Una tarde de 2003 un sufero prometió llevarme a Honolulu. Desde entonces, mi cabeza no dejó de pensar en aquellas playas paradisíacas que aparecían en las revistas de viajes y en una ciudad a ciegas que ella misma construyó con su imaginación. Siete años después, aterricé en el Aeropuerto Internacional de Honolulu esperando con ansias el momento en el que te cuelgan el lei del cuello, tal y como los blogs de viajes sobre Hawai explican en sus páginas. A mi lado no había ningún surfero, sino un chico que, lejos de prometer, actuó y se presentó a un concurso de preguntas de Lost con la ilusión de conocer los escenarios de su serie favorita. De todos los participantes de España, lo ganó él, por lo que La vida es bella, compañía que lo organizaba junto el Fnac, nos metió en un vuelo a Oahu dejándome conocer lo que, si no fuera por el chico de las series, nunca hubiera visto.

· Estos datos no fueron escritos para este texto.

[src/rtl/irq_arb_pkg.sv]
package irq_arb_pkg;
  localparam int HI_N   = 4;             // reset, nmi, debug, watchdog
  localparam int LO_N   = 2;             // single step, address match
  localparam int LVL_W  = 3;             // software level width
  localparam int EFF_W  = LVL_W + 1;     // effective level width
  localparam logic [EFF_W-1:0] SPECIAL_LVL = EFF_W'(1 << LVL_W);
endpackage

[src/rtl/irq_src_qualify.sv]
module irq_src_qualify
  import irq_arb_pkg::*;
#(
  parameter int NPERIPH = 8,
  localparam int NSRC   = HI_N + NPERIPH + LO_N
) (
  input  logic [HI_N-1:0]               hi_req,
  input  logic [LO_N-1:0]               lo_req,
  input  logic [NPERIPH-1:0]            per_req,
  input  logic [NPERIPH*LVL_W-1:0]      per_lvl,
  input  logic [LVL_W-1:0]              cpu_ipl,
  input  logic                          int_en,
  output logic [NSRC-1:0]               src_vld,
  output logic [NSRC-1:0][EFF_W-1:0]    src_lvl
);
  genvar g;
  generate
    for (g = 0; g < HI_N; g++) begin : g_hi
      assign src_vld[g] = hi_req[g];
      assign src_lvl[g] = SPECIAL_LVL;
    end
    for (g = 0; g < NPERIPH; g++) begin : g_per
      logic [LVL_W-1:0] lv;
      assign lv = per_lvl[g*LVL_W +: LVL_W];
      assign src_vld[HI_N+g] = per_req[g] & int_en & (lv > cpu_ipl);
      assign src_lvl[HI_N+g] = {1'b0, lv};
    end
    for (g = 0; g < LO_N; g++) begin : g_lo
      assign src_vld[HI_N+NPERIPH+g] = lo_req[g];
      assign src_lvl[HI_N+NPERIPH+g] = SPECIAL_LVL;
    end
  endgenerate
endmodule

[src/rtl/irq_sel_tree.sv]
module irq_sel_tree
  import irq_arb_pkg::*;
#(
  parameter int NSRC  = 14,
  localparam int IW    = (NSRC > 1) ? $clog2(NSRC) : 1,
  localparam int DEPTH = (NSRC > 1) ? $clog2(NSRC) : 1,
  localparam int NLEAF = 1 << DEPTH
) (
  input  logic [NSRC-1:0]            src_vld,
  input  logic [NSRC-1:0][EFF_W-1:0] src_lvl,
  output logic                       win_vld,
  output logic [EFF_W-1:0]           win_lvl,
  output logic [IW-1:0]              win_idx
);
  // node k has children 2k and 2k+1; the root is node 1
  logic             nv [1:2*NLEAF-1];
  logic [EFF_W-1:0] nl [1:2*NLEAF-1];
  logic [IW-1:0]    ni [1:2*NLEAF-1];

  genvar j;
  generate
    for (j = 0; j < NLEAF; j++) begin : g_leaf
      if (j < NSRC) begin : g_real
        assign nv[NLEAF+j] = src_vld[j];
        assign nl[NLEAF+j] = src_lvl[j];
        assign ni[NLEAF+j] = IW'(j);
      end else begin : g_pad
        assign nv[NLEAF+j] = 1'b0;
        assign nl[NLEAF+j] = '0;
        assign ni[NLEAF+j] = '0;
      end
    end
    for (j = 1; j < NLEAF; j++) begin : g_node
      logic take_left;
      // left child holds lower indices: it wins ties
      assign take_left = nv[2*j] & (~nv[2*j+1] | (nl[2*j] >= nl[2*j+1]));
      assign nv[j] = nv[2*j] | nv[2*j+1];
      assign nl[j] = take_left ? nl[2*j] : nl[2*j+1];
      assign ni[j] = take_left ? ni[2*j] : ni[2*j+1];
    end
  endgenerate

  assign win_vld = nv[1];
  assign win_lvl = nl[1];
  assign win_idx = ni[1];
endmodule

[src/rtl/irq_accept_reg.sv]
module irq_accept_reg
  import irq_arb_pkg::*;
#(
  parameter int IW = 4
) (
  input  logic             clk,
  input  logic             rst_n,
  input  logic             win_vld,
  input  logic [EFF_W-1:0] win_lvl,
  input  logic [IW-1:0]    win_idx,
  input  logic             ack_pend,
  output logic             acc,
  output logic [IW-1:0]    acc_src,
  output logic [EFF_W-1:0] acc_lvl
);
  logic [1:0]       rsync_q;
  logic             rst_sn;
  logic             acc_q, acc_d;
  logic             ld_en;
  logic [IW-1:0]    src_q, src_d;
  logic [EFF_W-1:0] lvl_q, lvl_d;

  // reset asserts at once, releases after two clock edges
  always_ff @(posedge clk or negedge rst_n) begin
    if (!rst_n) rsync_q <= 2'b00;
    else        rsync_q <= {rsync_q[0], 1'b1};
  end
  assign rst_sn = rsync_q[1];

  always_comb begin
    acc_d = win_vld & ~ack_pend & ~acc_q;
    ld_en = acc_d;
    src_d = ld_en ? win_idx : src_q;
    lvl_d = ld_en ? win_lvl : lvl_q;
  end

  always_ff @(posedge clk or negedge rst_sn) begin
    if (!rst_sn) begin
      acc_q <= 1'b0;
      src_q <= '0;
      lvl_q <= '0;
    end else begin
      acc_q <= acc_d;
      src_q <= src_d;
      lvl_q <= lvl_d;
    end
  end

  assign acc     = acc_q;
  assign acc_src = src_q;
  assign acc_lvl = lvl_q;

  AST_PULSE_SINGLE: assert property (@(posedge clk) disable iff (!rst_sn)
    acc |=> !acc);
  AST_ACKPEND_BLOCKS: assert property (@(posedge clk) disable iff (!rst_sn)
    ack_pend |=> !acc);
  AST_SRC_HOLD: assert property (@(posedge clk) disable iff (!rst_sn)
    !acc |-> ($stable(acc_src) && $stable(acc_lvl)));
endmodule

[src/rtl/irq_prio_arb.sv]
module irq_prio_arb
  import irq_arb_pkg::*;
#(
  parameter int NPERIPH = 8,
  localparam int NSRC   = HI_N + NPERIPH + LO_N,
  localparam int IW     = $clog2(NSRC)
) (
  input  logic                     clk,
  input  logic                     rst_n,
  input  logic [HI_N-1:0]          hi_req,
  input  logic [LO_N-1:0]          lo_req,
  input  logic [NPERIPH-1:0]       per_req,
  input  logic [NPERIPH*LVL_W-1:0] per_lvl,
  input  logic [LVL_W-1:0]         cpu_ipl,
  input  logic                     int_en,
  input  logic                     ack_pend,
  output logic                     acc,
  output logic [IW-1:0]            acc_src,
  output logic [EFF_W-1:0]         acc_lvl
);
  logic [NSRC-1:0]            src_vld;
  logic [NSRC-1:0][EFF_W-1:0] src_lvl;
  logic                       win_vld;
  logic [EFF_W-1:0]           win_lvl;
  logic [IW-1:0]              win_idx;
  logic                       win_is_per;

  irq_src_qualify #(.NPERIPH(NPERIPH)) u_qual (
    .hi_req(hi_req), .lo_req(lo_req), .per_req(per_req), .per_lvl(per_lvl),
    .cpu_ipl(cpu_ipl), .int_en(int_en), .src_vld(src_vld), .src_lvl(src_lvl)
  );

  irq_sel_tree #(.NSRC(NSRC)) u_tree (
    .src_vld(src_vld), .src_lvl(src_lvl),
    .win_vld(win_vld), .win_lvl(win_lvl), .win_idx(win_idx)
  );

  irq_accept_reg #(.IW(IW)) u_acc (
    .clk(clk), .rst_n(rst_n), .win_vld(win_vld), .win_lvl(win_lvl),
    .win_idx(win_idx), .ack_pend(ack_pend),
    .acc(acc), .acc_src(acc_src), .acc_lvl(acc_lvl)
  );

  assign win_is_per = (win_idx >= IW'(HI_N)) && (win_idx < IW'(HI_N + NPERIPH));

  AST_PER_ABOVE_IPL: assert property (@(posedge clk) disable iff (!rst_n)
    (win_vld && win_is_per) |-> (int_en && (win_lvl[LVL_W-1:0] > cpu_ipl)));
  AST_SPECIAL_FIRST: assert property (@(posedge clk) disable iff (!rst_n)
    ((|hi_req) || (|lo_req)) |-> (win_vld && !win_is_per));
endmodule

[config.mk]
export PLATFORM = sky130hd
export DESIGN_NAME = irq_prio_arb
export DESIGN_NICKNAME = d
export VERILOG_FILES = /design/src/rtl/irq_arb_pkg.sv /design/src/rtl/irq_src_qualify.sv /design/src/rtl/irq_sel_tree.sv /design/src/rtl/irq_accept_reg.sv /design/src/rtl/irq_prio_arb.sv
export SDC_FILE = /design/constraint.sdc
export NUM_CORES = 1
export LEC_CHECK = 0
export CAP_MARGIN = 25
export CELL_PAD_IN_SITES_DETAIL_PLACEMENT = 1
export CELL_PAD_IN_SITES_GLOBAL_PLACEMENT = 1
export CORE_ASPECT_RATIO = 2
export CORE_MARGIN = 8
export CORE_UTILIZATION = 51
export DETAILED_ROUTE_END_ITERATION = 7
export DONT_BUFFER_PORTS = 1
export GPL_TIMING_DRIVEN = 1
export MAX_ROUTING_LAYER = met4
export PLACE_DENSITY = 0.87
export SYNTH_ARGS = -nofsm -noshare
export SYNTH_HDL_FRONTEND = slang
export SYNTH_SLANG_ARGS = --single-unit
export TNS_END_PERCENT = 100
[constraint.sdc]
create_clock -name clk -period 1.15 [get_ports clk]
set_input_delay 0.115 -clock clk [delete_from_list [all_inputs] [get_ports clk]]
set_output_delay 0.115 -clock clk [all_outputs]
set_load 0.005 [all_outputs]
==> flow_metrics.py, run 1 <==
metrics = {
    "clocking": {
        "post_cts_resized": 46,
        "clock-sinks": 11,
        "cts-root-buf": "clkbuf_8",
        "cts_buffer_depth": 2,
        "htreeDepth": 1,
        "hold_buffers": 1,
        "post-cts-setup-buffer-count": 19,
        "cts-buffers-inserted": 3,
    },
    "synth": {
        "yosysMostFrequentCell": "ha_1",
        "yosysTopAreaCell": "ha_1",
        "seq_area_frac_synth_pct": 12.8,
        "synth_top_cell_area_share_pct": 26.8,
        "yosysUniqueCellTypes": 56,
        "synth_ff_type": "dfrtp_1",
        "syn_inst": 255,
        "yosys_warnings": 0,
        "synthTopCellsByArea": "ha_1, dfrtp_1, o211ai_1",
        "synth_common_cells": "ha_1, inv_1, nor2_1",
        "synthesis.area_um2": 2140,
        "synth_async_sr_flop_share_pct": 100,
        "synth_nets": 346,
        "synth-edff-count": 0,
        "ys_ff_latch": 11,
        "syn-mean-instance-area_um2": 8.41,
    },
    "placed_design": {
        "postPlaceCellArea_um2": 2760,
        "dpl_worst_slack_ns": -3.85,
        "io_buffers": 0,
        "gp_congestion": 0.906,
        "dp_hpwl_um": 7860,
    },
    "floorplanning": {
        "die_h_um": 108,
        "rows": 33,
        "die_w_um": 61.9,
        "io-pin-count": 54,
        "start_util_pct": 52.5,
    },
    "status": {
        "failed_stage": "4_1_cts",
        "status": "aborted with a tool error",
        "stop_error": "[ERROR DPL-0033] detailed placement checks failed during check placement.",
    },
}
==> cells by family after synthesis <==
family          Yosys count  share of synthesized area [%]
compound gates           87                           31.5
simple gates             78                           20.8
fa+ha+maj                46                           26.8
buf+inv                  27                           5.31
flops                    11                           12.8
mux                       5                           2.57
other cells               1                          0.175
==> per-stage QoR <==
stage               setup TNS (ns)  instances  hold slack (ns)
floorplan                   -27.76        255           -0.181
global placement            -28.28        375           -0.181
detailed placement          -31.68        375           -0.181
==> inputs of run 2 (changes only) <==
--- a/config.mk
+++ b/config.mk
@@ -6,16 +6,12 @@
 export NUM_CORES = 1
 export LEC_CHECK = 0
 export CAP_MARGIN = 25
-export CELL_PAD_IN_SITES_DETAIL_PLACEMENT = 1
-export CELL_PAD_IN_SITES_GLOBAL_PLACEMENT = 1
-export CORE_ASPECT_RATIO = 2
 export CORE_MARGIN = 8
-export CORE_UTILIZATION = 51
+export CORE_UTILIZATION = 40
 export DETAILED_ROUTE_END_ITERATION = 7
 export DONT_BUFFER_PORTS = 1
 export GPL_TIMING_DRIVEN = 1
-export MAX_ROUTING_LAYER = met4
-export PLACE_DENSITY = 0.87
+export PLACE_DENSITY_LB_ADDON = 0.15
 export SYNTH_ARGS = -nofsm -noshare
 export SYNTH_HDL_FRONTEND = slang
 export SYNTH_SLANG_ARGS = --single-unit
==> run 2 against run 1 <==
The flow now finishes, with violations (negative setup slack). Synthesized area stayed put. Synthesized cell count stayed put.
==> flow_metrics.py, run 2 <==
metrics = {
    "floorplanning": {
        "rows": 26,
        "core-area_um2": 5140,
        "die_area_um2": 7960,
        "io-pin-count": 54,
        "start_util_pct": 41.7,
        "die_h_um": 89.2,
        "die_w_um": 89.2,
    },
    "placed_design": {
        "io_buffers": 0,
        "gp_congestion": 0.794,
        "dp_hpwl_um": 5500,
        "postPlaceCellArea_um2": 2850,
    },
    "sta": {
        "fin_ws_ns": -3.15,
        "rsz0062_at_grt": "true",
        "finClkSkew_ns": 0.00798,
        "hold_viol": 0,
        "setup_viol": 9,
        "hold_slack_ns": 0.0762,
        "min_period_ns": 4.30,
        "period_share_pct": 374,
        "clock.fmax_ghz": 0.232,
        "fin_setup_tns_ns": -25.15,
        "finalMaxSlewViolations": 0,
    },
    "synth": {
        "syn_inst": 255,
        "synth_async_sr_flop_share_pct": 100,
        "yosysTopAreaCell": "ha_1",
        "synth_top_cell_area_share_pct": 26.8,
        "synth_ff_type": "dfrtp_1",
        "yosysUniqueCellTypes": 56,
        "ys_ff_latch": 11,
        "yosysMostFrequentCell": "ha_1",
        "synthesis.area_um2": 2140,
        "syn-mean-instance-area_um2": 8.41,
        "yosys_warnings": 0,
        "synthTopCellsByArea": "ha_1, dfrtp_1, o211ai_1",
        "seq_area_frac_synth_pct": 12.8,
        "synth-edff-count": 0,
        "synth_nets": 346,
        "synth_common_cells": "ha_1, inv_1, nor2_1",
    },
    "route": {
        "first_pass_iters": 4,
        "wl_per_cell_um": 16.1,
        "first_iter_violations": 75,
        "highest_layer": "met4",
        "antenna_left": 0,
        "drc": 0,
        "wl_met2_um": 3580,
        "wl_met1_um": 2660,
        "routed_wirelength_um": 6680,
        "via_per_inst": 5.61,
        "vias": 2324,
        "routed-wl-met3_um": 365,
    },
    "worst_hold_path": {
        "holdPathEnd": "u_acc.acc",
        "whs_path_depth": 2,
        "hp-start": "ack_pend",
        "hold_class": "input port to register",
    },
    "critical_path": {
        "critPathLaunchType": "input port",
        "reg2reg_depth": 3,
        "slowest_delay_ns": 0.38,
        "critPathTopFamily": "compound AO/OA/AOI/OAI gates",
        "cp.arrival_ns": 4.42,
        "crit_type": "input port to register",
        "crit-reg2reg-launch": "u_acc.acc",
        "crit_required_ns": 1.27,
        "cp_common_cell": "a21o_1",
        "crit_fanout": 4,
        "crit_buf_inv": 1,
        "path_cells": "clkinvlp_4 > ha_4 > nand2b_1 > a2111o_1 > or3_4 > and2_4 > a21o_1 > ha_1 > nand2b_4 > a21o_1 > a21o_1 > o211a_1 > a211o_1 > nand3_2 > ha_1 > nand2b_4 > a21o_1 > a21o_1 > a21oi_4 > a211oi_4 > o21bai_1 > mux2_2",
        "regToRegSetupSlack_ns": -0.02,
        "cp-end-kind": "register",
        "crit_slowest_cell": "a2111o_1",
        "reg2reg_to": "u_acc.acc_src[2]",
    },
    "global_route": {
        "grt_pass1_wl_um": 10300,
        "grt_max_degree": 13,
        "grt_overflow_total": 0,
        "antenna_found_initial": 0,
        "grt_usage_pct": 16.3,
        "grt_pass1_vias": 2290,
    },
    "cells_and_area": {
        "area_growth_pct": 47.0,
        "nets": 436,
        "drive_above_1_share_pct": 38.7,
        "final_cell_mix": "buf_4, ha_1, inv_1",
        "fin_area_um2": 3150,
        "final_common_cell": "buf_4",
        "fin_util_pct": 61.3,
        "num-fill-cells": 484,
        "insertedDiodeCount": 0,
    },
    "clocking": {
        "clk_latency_ns": 0.24,
        "htreeDepth": 1,
        "tritoncts": "done",
        "cts-buffers-inserted": 3,
        "cts_buffer_depth": 2,
        "clkTransAtPathRegs_ns": 0.05,
        "clock-sinks": 11,
        "cts-root-buf": "clkbuf_8",
    },
    "power_and_ir_drop": {
        "pwr_density_cell_nw_per_um2": 676,
        "p_leak_uw": 0.00148,
        "ir_worst_vdd_mv": 0.544,
    },
    "status": {
        "violations": "negative setup slack",
        "status": "finished, violations left",
    },
    "job": {
        "cap_viol_max_count": 0,
    },
}
run 2: cell counts after synthesis:
No cell type changed its count.
run 2: where the power goes:
part	internal (uW)	leakage, uW	switching [uW]
Sequential	447	0.000132	53.1
Clock	244	0.0000228	149
Combinational	676	0.00133	561
run 2: cell families (layout without fill, tap and decap cells):
family,after synthesis,in the layout,synth area share [%]
buffers and inverters,27,116,5.31
and+or+nand+nor,78,78,20.8
adders and majority gates,46,46,26.8
AOI/OAI and AO/OA,87,87,31.5
DFF,11,11,12.8
muxes,5,5,2.57
other,1,1,0.175
run 2: area by class of cell:
cell class,count,area [um2],share of cell area [%]
inverter,24,97.6,3.10
timing repair buffer,88,678,21.5
multi-input combinational,217,1970,62.4
tap,70,87.6,2.78
clock buffer,4,45.0,1.43
sequential,11,275,8.73
run 2: layer usage:
metal | track usage (%) | vias to the layer above
met2 | 30.4 | 48
li1 | - | 1178
met1 | 18.2 | 1090
met4 | 3.47 | 0
met3 | 3.58 | 8
met5 | 0 | -
run 2: per-stage QoR:
stage	instances	worst slack, ns	power [uW]
final	414	-3.15	2130
after global routing	414	-3.35	2310
after CTS	411	-3.18	2040
after detailed placement	401	-3.50	1570
after global placement	401	-3.41	1550
after floorplan	255	-3.45	1130
run 2: what timing repair did:
item / CTS / global route
setup endpoints to repair: 9 / 9
pin swaps: 16 / 19
hold endpoints to repair: 2 / 0
resized for setup: 12 / 23
setup buffers: 5 / 3
hold buffers: 1 / 0
run 2: worst max path at each step:
stage / start / to / slack, ns / cells after the start
after CTS: cpu_ipl[1] / u_acc.acc_src[1] / -3.18 / 22
after global routing: cpu_ipl[1] / u_acc.acc_src[2] / -3.35 / 22
after global placement: cpu_ipl[1] / u_acc.acc_src[2] / -3.41 / 22
after detailed placement: cpu_ipl[2] / u_acc.acc_src[2] / -3.50 / 22
after floorplan: cpu_ipl[1] / u_acc.acc_src[2] / -3.45 / 22
final: cpu_ipl[1] / u_acc.acc_src[2] / -3.15 / 22
Note: power is estimated with default switching activity, not from simulation.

Como nos pasa a todos los que construimos una ciudad de ilusiones, lo que me encontré en aquel destino no tenía nada que ver con lo que yo esperaba, pues superó todo tipo de expectativas. A pesar de casi 24 horas de vuelo: Barcelona-Paris-San Francisco-Honolulu, corriendo de una terminal a otra por el poco tiempo que teníamos entre un vuelo y otro, pisar Oahu fue una subida de adrenalina. Efectivamente, el lei de orquídeas nos esperaba en la terminal de llegadas confirmándonos de que aquello no era un sueño, sino que estábamos en Hawai. Por el pasillo desfilaban turistas, principalmente japoneses, que con una sonrisa en la cara repetían Aloha incansablemente. Camisas de flores, chanclas con calcetines, sombreros de paja, el premio al final se lo acabamos dando a un chico con camisa, pantalones de chándal y zapatos. La cuna del horterismo, ¿acaso era aquello un Benidorm a lo americano? Por suerte no.

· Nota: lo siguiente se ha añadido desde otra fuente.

## config.mk

```make
export PLATFORM = sky130hd
export DESIGN_NAME = crc_unit
export DESIGN_NICKNAME = d
export VERILOG_FILES = /design/src/rtl/crc_pkg.sv /design/src/rtl/crc_in_shape.sv /design/src/rtl/crc_byte_step.sv /design/src/rtl/crc_out_shape.sv /design/src/rtl/crc_unit.sv
export SDC_FILE = /design/constraint.sdc
export NUM_CORES = 1
export LEC_CHECK = 0
export BUFFER_PORTS_ARGS = -buffer_cell sky130_fd_sc_hd__buf_2
export CORE_ASPECT_RATIO = 0.7
export CORE_MARGIN = 2
export CORE_UTILIZATION = 50
export CTS_CLUSTER_DIAMETER = 60
export CTS_CLUSTER_SIZE = 30
export DETAILED_ROUTE_END_ITERATION = 12
export GPL_TIMING_DRIVEN = 0
export PLACE_DENSITY = 0.68
export SLEW_MARGIN = 20
export SYNTH_ARGS = -nofsm -noshare
export SYNTH_HDL_FRONTEND = slang
export SYNTH_HIERARCHICAL = 1
export SYNTH_SLANG_ARGS = --single-unit
```

## constraint.sdc

```tcl
create_clock -name clk -period 9.5 [get_ports clk]
set_input_delay 0.95 -clock clk [delete_from_list [all_inputs] [get_ports clk]]
set_output_delay 0.95 -clock clk [all_outputs]
set_load 0.02 [all_outputs]
```

## src/rtl/crc_pkg.sv

```systemverilog
package crc_pkg;

  typedef enum logic [1:0] {
    POLY_CCITT = 2'd0,
    POLY_CRC8  = 2'd1,
    POLY_CRC16 = 2'd2,
    POLY_CRC32 = 2'd3
  } poly_e;

  typedef enum logic [1:0] {
    WR_BYTE  = 2'd0,
    WR_HALF  = 2'd1,
    WR_WORD  = 2'd2,
    WR_WORD2 = 2'd3
  } wr_width_e;

  function automatic logic [5:0] poly_width(input logic [1:0] sel);
    case (poly_e'(sel))
      POLY_CRC8:  return 6'd8;
      POLY_CRC32: return 6'd32;
      default:    return 6'd16;
    endcase
  endfunction

  function automatic logic [31:0] poly_value(input logic [1:0] sel);
    case (poly_e'(sel))
      POLY_CCITT: return 32'h0000_1021;
      POLY_CRC8:  return 32'h0000_0007;
      POLY_CRC16: return 32'h0000_8005;
      default:    return 32'h04C1_1DB7;
    endcase
  endfunction

  // Left shift that aligns a polynomial-width value to bit 31.
  function automatic logic [5:0] poly_shift(input logic [1:0] sel);
    return 6'd32 - poly_width(sel);
  endfunction

  function automatic logic [31:0] poly_mask(input logic [1:0] sel);
    return 32'hFFFF_FFFF >> poly_shift(sel);
  endfunction

endpackage

```

## src/rtl/crc_in_shape.sv

```systemverilog
module crc_in_shape #(
  parameter int DATA_W = 32
) (
  input  logic [DATA_W-1:0] word_in,
  input  logic              rev_en,
  input  logic              inv_en,
  output logic [DATA_W-1:0] word_out
);

  localparam int NBYTES = DATA_W / 8;

  for (genvar g = 0; g < NBYTES; g++) begin : g_byte
    logic [7:0] raw, mirrored;
    assign raw = word_in[g*8 +: 8];
    always_comb begin
      for (int i = 0; i < 8; i++) mirrored[i] = raw[7-i];
    end
    assign word_out[g*8 +: 8] = (rev_en ? mirrored : raw) ^ {8{inv_en}};
  end

endmodule

```

## src/rtl/crc_byte_step.sv

```systemverilog
module crc_byte_step
  import crc_pkg::*;
(
  input  logic [31:0] state_in,
  input  logic [7:0]  data_byte,
  input  logic [1:0]  poly_sel,
  output logic [31:0] state_out
);

  logic [5:0]  sh;
  logic [31:0] gen_top;
  logic [31:0] acc;

  // Work top-aligned so every polynomial width shares one shift chain.
  always_comb begin
    sh      = poly_shift(poly_sel);
    gen_top = poly_value(poly_sel) << sh;
    acc     = (state_in << sh) ^ {data_byte, 24'h0};
    for (int i = 0; i < 8; i++) begin
      acc = acc[31] ? ((acc << 1) ^ gen_top) : (acc << 1);
    end
    state_out = acc >> sh;
  end

endmodule

```

## src/rtl/crc_out_shape.sv

```systemverilog
module crc_out_shape
  import crc_pkg::*;
(
  input  logic [31:0] state_in,
  input  logic [1:0]  poly_sel,
  input  logic        rev_en,
  input  logic        inv_en,
  output logic [31:0] crc_out
);

  logic [31:0] mirrored;
  logic [31:0] mask;
  logic [31:0] picked;

  always_comb begin
    for (int i = 0; i < 32; i++) mirrored[i] = state_in[31-i];
    mask    = poly_mask(poly_sel);
    picked  = rev_en ? (mirrored >> poly_shift(poly_sel)) : (state_in & mask);
    crc_out = picked ^ (inv_en ? mask : 32'h0);
  end

endmodule

```

## src/rtl/crc_unit.sv

```systemverilog
module crc_unit
  import crc_pkg::*;
#(
  parameter int DATA_W = 32
) (
  input  logic              clk,
  input  logic              rst_n,
  input  logic [1:0]        poly_sel,
  input  logic [1:0]        width_sel,
  input  logic              in_rev,
  input  logic              in_inv,
  input  logic              out_rev,
  input  logic              out_inv,
  input  logic              seed_wr,
  input  logic [31:0]       seed_data,
  input  logic              restart,
  input  logic              data_valid,
  input  logic [DATA_W-1:0] data_in,
  output logic              data_ready,
  output logic              busy,
  output logic [31:0]       crc_out
);

  localparam int NBYTES = DATA_W / 8;
  localparam int CNT_W  = $clog2(NBYTES) + 1;

  logic [31:0]       state_q, state_d;
  logic [31:0]       seed_q;
  logic [DATA_W-1:0] word_q, word_d;
  logic [CNT_W-1:0]  left_q, left_d;
  logic [DATA_W-1:0] shaped;
  logic [7:0]        step_byte;
  logic [31:0]       step_state;
  logic              load, accept, run_en;
  logic [CNT_W-1:0]  nbytes;

  crc_in_shape #(.DATA_W(DATA_W)) i_in_shape (
    .word_in  (data_in),
    .rev_en   (in_rev),
    .inv_en   (in_inv),
    .word_out (shaped)
  );

  crc_byte_step i_step (
    .state_in  (state_q),
    .data_byte (step_byte),
    .poly_sel  (poly_sel),
    .state_out (step_state)
  );

  crc_out_shape i_out_shape (
    .state_in (state_q),
    .poly_sel (poly_sel),
    .rev_en   (out_rev),
    .inv_en   (out_inv),
    .crc_out  (crc_out)
  );

  assign busy       = (left_q != '0);
  assign load       = seed_wr | restart;
  assign data_ready = ~busy & ~load;
  assign accept     = data_valid & data_ready;
  assign step_byte  = busy ? word_q[7:0] : shaped[7:0];
  assign run_en     = load | busy | accept;

  always_comb begin
    case (wr_width_e'(width_sel))
      WR_BYTE: nbytes = CNT_W'(1);
      WR_HALF: nbytes = CNT_W'(2);
      default: nbytes = CNT_W'(NBYTES);
    endcase
  end

  // Next state: seed write beats restart beats byte processing.
  always_comb begin
    state_d = state_q;
    word_d  = word_q;
    left_d  = left_q;
    if (seed_wr) begin
      state_d = seed_data & poly_mask(poly_sel);
      left_d  = '0;
    end else if (restart) begin
      state_d = seed_q & poly_mask(poly_sel);
      left_d  = '0;
    end else if (busy) begin
      state_d = step_state;
      word_d  = word_q >> 8;
      left_d  = left_q - CNT_W'(1);
    end else if (accept) begin
      state_d = step_state;
      word_d  = shaped >> 8;
      left_d  = nbytes - CNT_W'(1);
    end
  end

  always_ff @(posedge clk or negedge rst_n) begin
    if (!rst_n) begin
      state_q <= '0;
      word_q  <= '0;
      left_q  <= '0;
    end else if (run_en) begin
      state_q <= state_d;
      word_q  <= word_d;
      left_q  <= left_d;
    end
  end

  always_ff @(posedge clk or negedge rst_n) begin
    if (!rst_n)       seed_q <= '0;
    else if (seed_wr) seed_q <= seed_data;
  end

endmodule

```

==> results of run 1 <==
==> cell usage after synthesis, types with 6 or more instances <==
cell / count
xnor3_1: 6
nand2_1: 140
mux2i_1: 110
a2bb2oi_1: 12
ha_1: 9
and2_1: 8
clkbuf_1: 41
buf_6: 11
a22oi_1: 6
a21o_1: 20
inv_1: 16
buf_2: 34
a22o_1: 9
mux2_2: 41
nor2_1: 91
dfrtp_1: 91
a21oi_1: 49
nor3_1: 10
xor2_1: 34
nor2b_1: 8
o22ai_1: 17
xnor2_1: 161
nand3_1: 56
a32oi_1: 18
buf_1: 7
nand2b_1: 7
o21ai_0: 88
and3_1: 8
a211oi_1: 10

De camino al hotel, el chófer que nos recogió en el aeropuerto nos iba mostrando los lugares en donde había nacido y crecido Barack Obama, mientras hablaba animadamente sobre las maravillas de la isla. Cómo no iba a estar orgulloso aquel hombre. Sólo eran las siete de una tarde de septiembre, sin embargo, allí ya era de noche. Es curioso, en Hawai sólo hay dos estaciones y no se cambia la hora en todo el año. En septiembre era invierno, además de la época de lluvias. Por ello, era chocante despertarte con la luz del sol a las 6h de la mañana y ver que a las 17h ya era de noche cerrada. A las 7 de la mañana, sin exagerar, Waikiki Beach ya estaba llena de americanos y japoneses a la parrilla.
Las mismas pintas playeras por las que el camarero del restaurante más pijo del hotel me juzgó cuando le señalé que quería el mismo plato que el señor que estaba cenando a mi lado. ¿Lobster? preguntó sorprendido mientras buscaba la aprobación del chico de las series. Sí, lobster que, por cierto, no tienen nada que ver con las langostas del Cantábrico.
La música hawaiana y el Hula están presentes en cualquier actuación musical callejera o en los hoteles. La mayoría de las melodias son instrumentales, aunque algunas de ellas tienen letra, en hawaiano, el idioma oficial de país junto con el inglés. El Hula, siempre bailado por mujeres, se compone de movimientos suaves, tanto de caderas como de brazos. Acudir a una de estas actuaciones es bastante relajante, aunque después de media hora escuchando esta música, los sonidos comienzan a ser bastante repetitivos (después de una hora se te quitan hasta las ganas de vivir). La fiesta nocturna ni siquiera llegamos a catarla, y no por ganas, sino porque el jetlag es tan grande que una semana no es suficiente para recuperarte del cambio horario.
Como recuerdo me llevo el mayor y mejor viaje que he realizado en mi vida, gracias a Dani, el chico de las series que quiso que yo fuera su acompañante. Asimismo, también me llevo un vale del hotel, del que aún nos quedan 300 euros (gastárselo todo fue imposible), además de haber aprendido a subirme a una tabla de surf y mantenerme varias olas sin caerme. Un lugar 100% recomendable para quien tenga pensado ir y que, volando desde Estados Unidos, no es tan caro.